At the time of SCOPE’s launch, chief minister Narendra Modi had announced from the dais: “Angreji no abhav pan nahi ane Angreji no prabhav pan nahi” (There will be no ignorance of English and there will be no influence of English). But four years after its launch, the initiative has become an exercise in target achieving, though even the targets have not been met yet.

The state government’s target was to train 5 lakh youths in four years (by 2012) and increase the number of SCOPE centres to 1,000, both of which are nowhere being fulfilled. Since 2007, only 3,11,911 candidates have been trained.

“SCOPE was taken up on a public-private partnership (PPP) model and it will meet the target by next year,” said joint CEO of SCOPE, Sandeep Sharma.

SCOPE was launched to make the state’s youth proficient in the English language and help them secure jobs. “But our certificate is not recognised for jobs where proficiency in the English language is required,” said Navneet Heliya, a SCOPE franchise owner in Amreli.

The initiative targets schools and colleges where students are allowed to enrol in its course. SCOPE officials claim that their course is equivalent to that of the International English Language Testing System (IELTS).

But language experts think otherwise. “Students who have completed the SCOPE course are not as proficient in the language as the course claims they would be,” said an expert.

Raman Gandhi, who has the franchise for SCOPE in Dangs, admits that a private spoken English centre would serve better. “After this course, one gets a certificate that is not recognised. Even the trainers are not proficient in the language,” he said.

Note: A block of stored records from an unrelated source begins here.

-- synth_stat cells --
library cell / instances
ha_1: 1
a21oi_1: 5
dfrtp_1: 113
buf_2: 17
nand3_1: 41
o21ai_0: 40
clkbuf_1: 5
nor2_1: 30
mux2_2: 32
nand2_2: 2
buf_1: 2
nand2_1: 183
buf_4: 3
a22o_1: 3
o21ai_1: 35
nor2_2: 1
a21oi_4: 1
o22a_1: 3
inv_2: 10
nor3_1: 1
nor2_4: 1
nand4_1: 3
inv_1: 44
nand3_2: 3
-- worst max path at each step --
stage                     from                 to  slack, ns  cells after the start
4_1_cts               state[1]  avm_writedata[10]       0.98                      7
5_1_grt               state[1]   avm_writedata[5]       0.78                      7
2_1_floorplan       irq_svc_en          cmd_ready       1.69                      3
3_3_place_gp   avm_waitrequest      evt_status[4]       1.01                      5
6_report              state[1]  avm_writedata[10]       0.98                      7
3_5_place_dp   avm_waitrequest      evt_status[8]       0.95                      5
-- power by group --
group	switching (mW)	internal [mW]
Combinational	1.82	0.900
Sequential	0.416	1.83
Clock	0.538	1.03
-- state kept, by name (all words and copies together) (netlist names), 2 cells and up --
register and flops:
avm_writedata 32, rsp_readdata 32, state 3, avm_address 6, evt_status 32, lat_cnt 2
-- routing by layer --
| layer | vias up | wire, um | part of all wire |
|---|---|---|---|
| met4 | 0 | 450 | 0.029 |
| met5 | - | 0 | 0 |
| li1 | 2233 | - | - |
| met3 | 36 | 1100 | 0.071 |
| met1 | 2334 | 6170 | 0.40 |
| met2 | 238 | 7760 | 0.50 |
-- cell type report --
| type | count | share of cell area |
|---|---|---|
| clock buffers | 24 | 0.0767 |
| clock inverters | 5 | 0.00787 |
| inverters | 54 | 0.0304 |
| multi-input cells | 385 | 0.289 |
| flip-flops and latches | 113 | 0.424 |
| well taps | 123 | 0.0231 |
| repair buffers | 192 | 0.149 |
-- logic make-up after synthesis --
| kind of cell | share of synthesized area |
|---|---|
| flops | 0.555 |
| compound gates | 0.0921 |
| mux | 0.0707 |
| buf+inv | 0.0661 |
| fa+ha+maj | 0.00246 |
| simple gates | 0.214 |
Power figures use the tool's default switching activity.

Ratif Rajouri, an official from SCOPE in Bharuch, said that the franchisee for the initiative had been given to private parties who do not take it seriously. “The state government had said at the launch of the initiative that it would improve Gujarat youths’ command over the English language but this goal has not been achieved by the franchise holders,” he said.

Dr RP Jadeja, director of HM Patel Institute of English, SP University, said languages cannot be learnt through such courses. “Using a language regularly is what helps a person learn a language,” he said.

Dr Ranjana Harish, head of the department of English, Gujarat University, said, “These days, students prefer studying in English medium schools where they learn the basics of the language. Initiatives like SCOPE may not work in many such cases,” she said.